### Information
## src/design/trt_pkg.sv

```systemverilog
// ----------------------------------------------------------------------------
// trt_pkg
// Shared types, constants and the generator step function for the
// combined Tausworthe random table unit.
// ----------------------------------------------------------------------------
package trt_pkg;

	localparam int TableDepthDefault = 512;

	// Depth of the decoupling queue between the front and back parts.
	localparam int QueueDepth = 2;
	localparam int QPtrW      = (QueueDepth > 1) ? $clog2(QueueDepth) : 1;
	localparam int QCntW      = $clog2(QueueDepth + 1);

	localparam logic [31:0] SeedBase       = 32'd12345;
	localparam logic [31:0] SmallSeedLimit = 32'd127;
	localparam logic [31:0] MaskOne        = 32'hFFFF_FFFE;
	localparam logic [31:0] MaskTwo        = 32'hFFFF_FFF8;
	localparam logic [31:0] MaskThree      = 32'hFFFF_FFF0;
	localparam logic [31:0] MaskFour       = 32'hFFFF_FF80;

	typedef enum logic [1:0] {
		REQ_SEED      = 2'd0,
		REQ_PRODUCE   = 2'd1,
		REQ_REFILL    = 2'd2,
		REQ_FAST_READ = 2'd3
	} req_kind_t;

	typedef enum logic [1:0] {
		BK_IDLE,
		BK_READ,
		BK_FILL
	} back_state_t;

	typedef struct packed {
		req_kind_t   req;
		logic [31:0] value;
	} q_item_t;

	typedef struct packed {
		logic full;
		logic empty;
	} q_stat_t;

	typedef struct packed {
		logic [31:0] c1;
		logic [31:0] c2;
		logic [31:0] c3;
		logic [31:0] c4;
	} gen_state_t;

	// One step of all four Tausworthe components.
	function automatic gen_state_t gen_step(input gen_state_t s);
		gen_state_t  n;
		logic [31:0] t;
		t    = ((s.c1 << 6) ^ s.c1) >> 13;
		n.c1 = ((s.c1 & MaskOne) << 18) ^ t;
		t    = ((s.c2 << 2) ^ s.c2) >> 27;
		n.c2 = ((s.c2 & MaskTwo) << 2) ^ t;
		t    = ((s.c3 << 13) ^ s.c3) >> 21;
		n.c3 = ((s.c3 & MaskThree) << 7) ^ t;
		t    = ((s.c4 << 3) ^ s.c4) >> 12;
		n.c4 = ((s.c4 & MaskFour) << 13) ^ t;
		return n;
	endfunction

	function automatic logic [31:0] gen_out(input gen_state_t s);
		return s.c1 ^ s.c2 ^ s.c3 ^ s.c4;
	endfunction

endpackage

```

## src/design/trt_front.sv

```systemverilog
// ----------------------------------------------------------------------------
// trt_front
// Accepts request words, applies small-seed mixing and pushes each request
// into the decoupling queue.
// ----------------------------------------------------------------------------
module trt_front
	import trt_pkg::*;
(
	input  logic        clk,
	input  logic        arst_n,
	input  logic        cfg_wen,
	input  logic [15:0] cfg_wdata,
	input  logic        s_axis_tvalid,
	output logic        s_axis_tready,
	input  logic [31:0] s_axis_tdata,   // seed_value
	input  logic [1:0]  s_axis_tuser,   // req_type
	input  q_stat_t     q_stat,
	output logic        push,
	output q_item_t     push_item
);

	// 12345 plus the square of the node number, kept ready for seeding.
	logic [31:0] seed_base_q;

	always_ff @(posedge clk or negedge arst_n) begin
		if (!arst_n) begin
			seed_base_q <= SeedBase;
		end else if (cfg_wen) begin
			seed_base_q <= SeedBase + 32'(cfg_wdata) * 32'(cfg_wdata);
		end
	end

	assign s_axis_tready = !q_stat.full;
	assign push          = s_axis_tvalid && !q_stat.full;

	always_comb begin
		push_item.req   = req_kind_t'(s_axis_tuser);
		push_item.value = '0;
		if (req_kind_t'(s_axis_tuser) == REQ_SEED) begin
			if (s_axis_tdata < SmallSeedLimit) begin
				push_item.value = s_axis_tdata + seed_base_q;
			end else begin
				push_item.value = s_axis_tdata;
			end
		end
	end

endmodule

```

## config.mk

```make
export PLATFORM = sky130hd
export DESIGN_NAME = trt_front
export DESIGN_NICKNAME = d
export VERILOG_FILES = /design/src/design/trt_pkg.sv /design/src/design/trt_front.sv
export SDC_FILE = /design/constraint.sdc
export NUM_CORES = 1
export LEC_CHECK = 0
export CAP_MARGIN = 20
export CORE_MARGIN = 3
export CORE_UTILIZATION = 35
export CTS_CLUSTER_SIZE = 14
export DETAILED_ROUTE_END_ITERATION = 8
export DONT_BUFFER_PORTS = 1
export MAX_ROUTING_LAYER = met4
export RECOVER_POWER = 100
export SLEW_MARGIN = 40
export SYNTH_ARGS = -nofsm -noshare
export SYNTH_HDL_FRONTEND = slang
export SYNTH_SLANG_ARGS = --single-unit
```

## constraint.sdc

```tcl
create_clock -name clk -period 7.1 [get_ports clk]
set_input_delay 2.13 -clock clk [delete_from_list [all_inputs] [get_ports clk]]
set_output_delay 2.13 -clock clk [all_outputs]
set_load 0.005 [all_outputs]
```

==> impl_metrics.env, run 1 <==
export IMPL_cts_hold_buf=0
export IMPL_htree_levels=2
export IMPL_finalHoldViolations=0
export IMPL_synth_top_cell_by_area="fa_1"
export IMPL_placement_rows=63
export IMPL_synth_seq_cells=32
export IMPL_clkTransAtPathRegs_ns=0.05
export IMPL_hpwlAfterDp_um=21800
export IMPL_synthArstFlopShare=1.00
export IMPL_netlist_area_um2=10800
export IMPL_final_cells=1705
export IMPL_layout_common_cells="inv_1, fa_1, ha_1, nand2_1, a21oi_1"
export IMPL_tightestPinTransition_ns=1.57
export IMPL_critical_path_endpoint_type="flop"
export IMPL_setup_viol=1
export IMPL_grt_use_total=0.163
export IMPL_drive_gt1_frac=0.133
export IMPL_dp_cells=1689
export IMPL_diodes=0
export IMPL_syn_nets=1636
export IMPL_wl_um=25800
export IMPL_cts_tree="done"
export IMPL_crit_required_ns=7.26
export IMPL_worstSetupPathType="input port to flop"
export IMPL_grt_pass1_wl_um=43900
export IMPL_dieArea_um2=33000
export IMPL_synth_cell_types=61
export IMPL_largest_reg_flops=32
export IMPL_violations="capacitance limit, slew limit, setup timing"
export IMPL_first_iter_violations=358
export IMPL_fin_ws_ns=-0.0139
export IMPL_drv_cap=1
export IMPL_yosysWarnings=0
export IMPL_portBuffers=0
export IMPL_layout_min_cycle_time_ns=7.11
export IMPL_via_per_inst=4.94
export IMPL_worstReg2RegEnd="seed_base_q[28]"
export IMPL_fp_dieH_um=182
export IMPL_rsz0062_at_grt="yes"
export IMPL_ant_nets=0
export IMPL_utilization=0.403
export IMPL_hp_start="seed_base_q[0]"
export IMPL_hp_class="flop to flop"
export IMPL_whs_path_depth=2
export IMPL_r2r_start="seed_base_q[28]"
export IMPL_maxSlewViolCount=36
export IMPL_syn_inst=1274
export IMPL_core_area_um2=30000
export IMPL_cts_root_buf="clkbuf_16"
export IMPL_start_util=0.360
export IMPL_avgSynthCellArea_um2=8.48
export IMPL_seq_area_frac_synth=0.0749
export IMPL_ys_flop_type="dfrtp_1"
export IMPL_reg2reg_slack_ns=6.29
export IMPL_grt_overflow=0
export IMPL_synth_edf_count=0
export IMPL_antenna_found_initial=0
export IMPL_synth_top_area_frac=0.311
export IMPL_critPathMaxFanout=17
export IMPL_skew_ns=0
export IMPL_final_common_cell="inv_1"
export IMPL_whs_endpoint="seed_base_q[0]"
export IMPL_dr_total_vias=8424
export IMPL_cts_sinks=32
export IMPL_routedWlPerCell_um=15.1
export IMPL_cp_arrival_ns=7.27
export IMPL_clock_latency_ns=0.27
export IMPL_grt_pass1_vias=8870
export IMPL_ios=92
export IMPL_regMostFlops="seed_base_q"
export IMPL_clockBufferDepth=2
export IMPL_yosys_top_cells_area="fa_1, ha_1, inv_1"
export IMPL_die_w_um=182
export IMPL_critPathLaunchType="input port"
export IMPL_slew_headroom=-0.0466
export IMPL_area_delta_synth_final_pct=12.1
export IMPL_top_regs="seed_base_q: 32 flops"
export IMPL_grt_max_degree=40
export IMPL_firstDrtPassIters=5
export IMPL_drc=0
export IMPL_fin_crit_sh=1.00
export IMPL_max_freq_mhz=141
export IMPL_status="finished with violations"
export IMPL_layout_nets=1676
export IMPL_place_gp_congestion=0.885
export IMPL_reg2reg_depth=2
export IMPL_cts_made_buffers=5
-- critical path, cell delays in order --
cell      delay (ns)
and2_4          0.13
inv_2           0.04
fa_1            0.54
inv_2           0.04
fa_1            0.50
inv_2           0.04
fa_1            0.51
inv_2           0.04
fa_1            0.46
fa_1            0.49
inv_1           0.05
fa_1            0.50
inv_2           0.05
ha_4            0.21
buf_4           0.13
buf_6           0.13
nand2_4         0.09
nor2_4          0.05
a211oi_2        0.23
o211a_1         0.25
o211ai_1        0.10
a21oi_1         0.21
xnor2_1         0.09
mux2_4          0.26
-- synth_stat cells, types with 19 or more instances --
master / number
ha_1: 138
clkbuf_1: 40
nor2_1: 73
xor2_1: 22
and2_1: 40
mux2_2: 23
dfrtp_1: 26
xnor2_1: 37
o21ai_0: 32
fa_1: 168
nand2_1: 121
a21o_1: 25
nand4_1: 19
inv_1: 266
a21oi_1: 80
-- area by class of cell --
class	count	area, µm²
flip-flops and latches	32	808
fillers	3038	17900
clock buffers	8	146
inverters	267	1000
multi-input cells	928	9060
repair buffers	80	593
well taps	390	488
-- timing repair --
item	CTS	global route
endpoints found under the hold margin	0	0
setup endpoints to repair	9	14
gates cloned	0	0
buffers inserted	3	7
gates resized for setup	4	37
pin swaps	17	39
-- through the flow --
stage | setup WS [ns] | TNS [ns] | area, µm² | hold slack [ns]
2_1_floorplan | -0.280 | -1.33 | 11000 | 0.456
3_3_place_gp | -0.471 | -3.96 | 11700 | 0.490
3_5_place_dp | -0.529 | -4.91 | 11700 | 0.497
4_1_cts | -0.00409 | -0.00409 | 11900 | 0.508
5_1_grt | -0.225 | -1.66 | 12100 | 0.528
6_report | -0.0139 | -0.0139 | 12100 | 0.504
-- logic make-up after synthesis --
group	after synthesis	share of synthesized area
multiplexers	30	0.0305
adder cells (fa/ha/maj)	306	0.471
AO/OA/AOI/OAI	211	0.125
flip-flops	32	0.0749
AND/OR/NAND/NOR	322	0.140
buffers and inverters	314	0.110
XOR/XNOR	59	0.0479
-- worst max path at each step --
stage / from / to / slack, ns
after floorplan: cfg_wdata[3] / seed_base_q[24] / -0.28
after CTS: cfg_wdata[3] / seed_base_q[24] / -0.004
after global routing: cfg_wdata[3] / seed_base_q[24] / -0.22
after detailed placement: cfg_wdata[3] / seed_base_q[24] / -0.53
final: cfg_wdata[3] / seed_base_q[29] / -0.01
after global placement: cfg_wdata[3] / seed_base_q[24] / -0.47
-- layer usage --
layer / vias up / track usage / wire length [µm] / share of wire
li1: 4166 / - / - / -
met5: - / - / 0 / 0
met2: 189 / 0.259 / 11500 / 0.45
met4: 0 / 0.0286 / 252 / 0.0098
met3: 17 / 0.0210 / 1440 / 0.056
met1: 4052 / 0.227 / 12600 / 0.49
Power of run 1 is not shown: default switching activity piles up to over one toggle a cycle in this logic, so the estimate is an artifact.
==> inputs of run 2 (changes only) <==
- PLACE_DENSITY: unset -> 0.45
==> run 2 against run 1 <==
- the run now ends clean
- critical path type unchanged
- first-iteration DRC count shrank 36%
- critical path depth shrank 3
- non-clock buffer count up 6
- die area unchanged
- clock skew unchanged
- flip-flop and latch count unchanged
- sequential share of layout area fell by 0.075 points
==> impl_metrics.env, run 2 (same netlist as run 1, synthesis figures left out) <==
export IMPL_regMostFlops="seed_base_q"
export IMPL_drive_gt1_frac=0.152
export IMPL_area_delta_synth_final_pct=13.4
export IMPL_crit_required_ns=7.25
export IMPL_critical_path_endpoint_type="flop"
export IMPL_maxSlewViolCount=0
export IMPL_rsz0062_at_grt="yes"
export IMPL_fp_dieH_um=182
export IMPL_clkTransAtPathRegs_ns=0.05
export IMPL_cp_cell_sequence="and2_4, fa_1, inv_2, fa_2, fa_1, fa_1, inv_1, fa_1, inv_1, fa_1, inv_2, ha_4, a21o_1, a21o_1, a21oi_2, o2111ai_2, o2111ai_4, o31ai_4, nand4_1, a21boi_0, o31ai_2"
export IMPL_core_area_um2=30000
export IMPL_critPathTopFamily="adder cells"
export IMPL_ant_nets=0
export IMPL_routedWlPerCell_um=15.8
export IMPL_multi_input_area_um2=9150
export IMPL_fin_area_um2=12200
export IMPL_largest_reg_flops=32
export IMPL_drc=0
export IMPL_dr_total_vias=8274
export IMPL_critPathMaxFanout=19
export IMPL_grt_use_total=0.171
export IMPL_cpPeakStageDelay_ns=0.55
export IMPL_worstSetupStartpoint="cfg_wdata[1]"
export IMPL_hpwlAfterDp_um=22800
export IMPL_slew_headroom=0.366
export IMPL_cts_sinks=32
export IMPL_cp_arrival_ns=7.15
export IMPL_nFillCells=3140
export IMPL_regArea_um2=808
export IMPL_final_common_cell="inv_1"
export IMPL_dieArea_um2=33000
export IMPL_crit_slowest_cell="fa_2"
export IMPL_layout_min_cycle_time_ns=7.00
export IMPL_grt_overflow=0
export IMPL_die_w_um=182
export IMPL_finalHoldViolations=0
export IMPL_placement_rows=63
export IMPL_clock_latency_ns=0.28
export IMPL_cts_tree="done"
export IMPL_cp_num_buf_inv=4
export IMPL_critPathLaunchType="input port"
export IMPL_crit_top_cell="fa_1"
export IMPL_cts_made_buffers=5
export IMPL_skew_ns=0
export IMPL_diodes=0
export IMPL_max_freq_mhz=143
export IMPL_worstSetupPathType="input port to flop"
export IMPL_layout_common_cells="inv_1, fa_1, ha_1, nand2_1"
export IMPL_fin_crit_sh=0.986
export IMPL_cts_root_buf="clkbuf_16"
export IMPL_start_util=0.360
export IMPL_firstDrtPassIters=5
export IMPL_grt_pass1_vias=8837
export IMPL_placed_area_um2=11800
export IMPL_htree_levels=2
export IMPL_layout_nets=1682
export IMPL_antenna_found_initial=0
export IMPL_portBuffers=0
export IMPL_utilization=0.408
export IMPL_wl_um=27000
export IMPL_hp_start="seed_base_q[5]"
export IMPL_tightestPinTransition_ns=0.951
export IMPL_first_iter_violations=230
export IMPL_drv_cap=0
export IMPL_hp_class="flop to flop"
export IMPL_r2r_start="seed_base_q[21]"
export IMPL_via_per_inst=4.84
export IMPL_top_regs="seed_base_q: 32 flops"
export IMPL_grt_pass1_wl_um=45400
export IMPL_clockBufferDepth=2
export IMPL_ios=92
export IMPL_grt_max_degree=40
export IMPL_status="finished, final reports clean"
export IMPL_setup_viol=0
export IMPL_place_gp_congestion=0.812
## run 2: cell types whose count changed in the layout (fill, tap and decap cells not counted), moves of 3 or more
cell	change
fa_1	-5
fa_2	+5
inv_1	-3
inv_2	+3
nand2_1	-3
o21ai_1	-3
## run 2: layout make-up
class,instances,area share
timing repair buffer,86,0.0521
tap,390,0.0399
inverter,267,0.0819
clock buffer,7,0.0125
sequential,32,0.0660
multi-input combinational,928,0.748
## run 2: timing repair
action,in CTS,in global routing
pin swaps,19,45
setup buffers,2,3
hold buffers,0,0
gates resized for setup,12,59
setup endpoints to repair,10,15
endpoints found under the hold margin,0,0
## run 2: worst min-delay path, stage by stage, from the launching register on
cell     delay (ns)
dfstp_2        0.37
nor2_1         0.08
a21oi_1        0.05
## run 2: final timing paths
path	end	slack (ns)	cells after the start
worst max-delay path	seed_base_q[30]	0.1	21
worst min-delay path	seed_base_q[5]	0.50	2
worst max register to register	seed_base_q[21]	6.31	1
worst min register to register	seed_base_q[5]	0.50	2
max in group asynchronous	seed_base_q[0]	5.38	0
min in group asynchronous	seed_base_q[11]	1.55	0
## run 2: metal layers
| metal | global-route usage | vias to the layer above | share of wire |
|---|---|---|---|
| met5 | - | - | 0 |
| met4 | 0.0277 | 0 | 0.0099 |
| met3 | 0.0112 | 16 | 0.036 |
| met2 | 0.270 | 132 | 0.44 |
| met1 | 0.247 | 3948 | 0.51 |
| li1 | - | 4178 | - |
## run 2: per-stage QoR
| stage | setup WS (ns) | TNS (ns) | hold WS [ns] | std cells |
|---|---|---|---|---|
| detailed placement | -0.573 | -5.44 | 0.491 | 1698 |
| global route | -0.151 | -0.756 | 0.519 | 1710 |
| global placement | -0.556 | -5.10 | 0.476 | 1698 |
| finish | 0.0983 | 0 | 0.498 | 1710 |
| CTS | -0.00471 | -0.00471 | 0.501 | 1707 |
| floorplan | -0.280 | -1.33 | 0.456 | 1274 |
Power of run 2 is left out for the same reason.
==> inputs of run 3 (changes only) <==
- CORE_UTILIZATION: 35 -> 29
- PLACE_DENSITY: 0.45 -> 0.39
==> run 3 against run 2 <==
- the flow now finishes with violations (setup timing)
- critical endpoint is now seed_base_q[26]
- flip-flop and latch count did not move
- sequential share of layout area down 0.058 points
- largest cell class unchanged
- global-route usage decreased by 1.7 points
- cell area grew 0.89%
==> impl_metrics.env, run 3 (same netlist as run 1, synthesis figures left out) <==
export IMPL_drive_gt1_frac=0.143
export IMPL_cts_made_buffers=5
export IMPL_whs_path_depth=2
export IMPL_clock_latency_ns=0.27
export IMPL_die_w_um=199
export IMPL_clockBufferDepth=2
export IMPL_cts_root_buf="clkbuf_16"
export IMPL_layout_nets=1694
export IMPL_cp_arrival_ns=7.28
export IMPL_regArea_um2=808
export IMPL_start_util=0.294
export IMPL_layout_common_cells="inv_1, fa_1, ha_1, nand2_1, buf_4"
export IMPL_violations="setup timing"
export IMPL_drv_cap=0
export IMPL_top_regs="seed_base_q: 32 flops"
export IMPL_area_delta_synth_final_pct=14.4
export IMPL_via_per_inst=4.58
export IMPL_grt_overflow=0
export IMPL_reg2reg_slack_ns=6.29
export IMPL_hp_start="seed_base_q[0]"
export IMPL_hp_class="flop to flop"
export IMPL_dieArea_um2=39600
export IMPL_placed_area_um2=12000
export IMPL_max_freq_mhz=141
export IMPL_placement_rows=70
export IMPL_regMostFlops="seed_base_q"
export IMPL_firstDrtPassIters=4
export IMPL_worstSetupPathType="input port to flop"
export IMPL_reg2reg_depth=1
export IMPL_worstReg2RegEnd="seed_base_q[27]"
export IMPL_finalHoldViolations=0
export IMPL_r2r_start="seed_base_q[27]"
export IMPL_fin_crit_sh=1.00
export IMPL_critical_path_endpoint_type="flop"
export IMPL_critPathLaunchType="input port"
export IMPL_place_gp_congestion=0.791
export IMPL_fin_area_um2=12300
export IMPL_clkTransAtPathRegs_ns=0.05
export IMPL_antenna_found_initial=0
export IMPL_skew_ns=0
export IMPL_maxSlewViolCount=0
export IMPL_cts_tree="done"
export IMPL_final_common_cell="inv_1"
export IMPL_grt_use_total=0.154
export IMPL_htree_levels=2
export IMPL_ios=92
export IMPL_hpwlAfterDp_um=24600
export IMPL_ant_nets=0
export IMPL_status="finished with violations"
export IMPL_whs_endpoint="seed_base_q[0]"
export IMPL_fin_ws_ns=-0.0146
export IMPL_portBuffers=0
export IMPL_wl_um=28800
export IMPL_drc=0
export IMPL_grt_pass1_wl_um=47500
export IMPL_crit_required_ns=7.26
export IMPL_grt_max_degree=40
export IMPL_routedWlPerCell_um=16.0
export IMPL_grt_pass1_vias=8965
export IMPL_layout_min_cycle_time_ns=7.11
export IMPL_tightestPinTransition_ns=0.782
export IMPL_nFillCells=3933
export IMPL_largest_reg_flops=32
export IMPL_core_area_um2=36700
export IMPL_diodes=0
export IMPL_holdWs_ns=0.503
export IMPL_pre_cts_ws_ns=-0.570
export IMPL_slew_headroom=0.477
export IMPL_multi_input_area_um2=9090
export IMPL_rsz0062_at_grt="yes"
export IMPL_dr_total_vias=8251
export IMPL_critPathMaxFanout=14
export IMPL_setup_viol=1
export IMPL_cts_sinks=32
export IMPL_first_iter_violations=299
export IMPL_fp_dieH_um=199
export IMPL_cts_hold_buf=0
run 3: cell count changes in the layout (fill, tap and decap cells not counted), sizes merged:
cell | previous run | this run
clkbuf | 15 | 19
buf | 78 | 87
run 3: metal layers:
metal	vias up	wire (µm)	global-route usage
met4	0	199	0.0219
met2	102	13100	0.253
li1	4192	-	-
met3	9	853	0.0103
met5	-	0	-
met1	3948	14700	0.214
run 3: worst max-delay path, stage by stage:
cell	delay, ns
nand2_1	0.06
fa_2	0.61
inv_1	0.07
fa_1	0.57
fa_1	0.45
fa_1	0.46
fa_1	0.51
inv_1	0.06
fa_1	0.47
inv_1	0.04
ha_1	0.31
a21o_1	0.19
a21o_1	0.19
a21oi_2	0.16
o211ai_1	0.13
a21oi_2	0.21
o31ai_4	0.11
buf_4	0.15
xor2_2	0.13
mux2_4	0.25
run 3: worst max-delay path by stage:
| stage | from | end | slack, ns | cells after the start |
|---|---|---|---|---|
| after floorplan | cfg_wdata[3] | seed_base_q[24] | -0.28 | 24 |
| after CTS | cfg_wdata[4] | seed_base_q[29] | 0.01 | 20 |
| after detailed placement | cfg_wdata[3] | seed_base_q[24] | -0.57 | 23 |
| after global placement | cfg_wdata[3] | seed_base_q[24] | -0.58 | 23 |
| after global routing | cfg_wdata[1] | seed_base_q[26] | -0.21 | 21 |
| final | cfg_wdata[10] | seed_base_q[26] | -0.01 | 20 |
run 3: layout make-up:
class | instances | share of cell area
Multi-Input combinational cell | 928 | 0.736
Sequential cell | 32 | 0.0655
Tap cell | 468 | 0.0474
Inverter | 267 | 0.0812
Clock buffer | 8 | 0.0119
Timing Repair Buffer | 98 | 0.0582
run 3: repair_timing:
action,in CTS,in global routing
buffers inserted,3,3
hold endpoints to repair,0,0
resized for setup,21,29
pin swaps,25,26
setup endpoints to repair,11,14
run 3: through the flow:
step           instances  setup TNS (ns)  utilization
6_report            1801         -0.0146        0.337
5_1_grt             1801           -1.42        0.337
4_1_cts             1798               0        0.335
3_5_place_dp        1787           -5.62        0.327
3_3_place_gp        1787           -5.51        0.327
2_1_floorplan       1274           -1.33            -
Power of run 3 is left out for the same reason.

### Requirement
Would you please copy every line in the data that contains the word "instances"?

### Response area
-- synth_stat cells, types with 19 or more instances --
class,instances,area share
class | instances | share of cell area
step           instances  setup TNS (ns)  utilization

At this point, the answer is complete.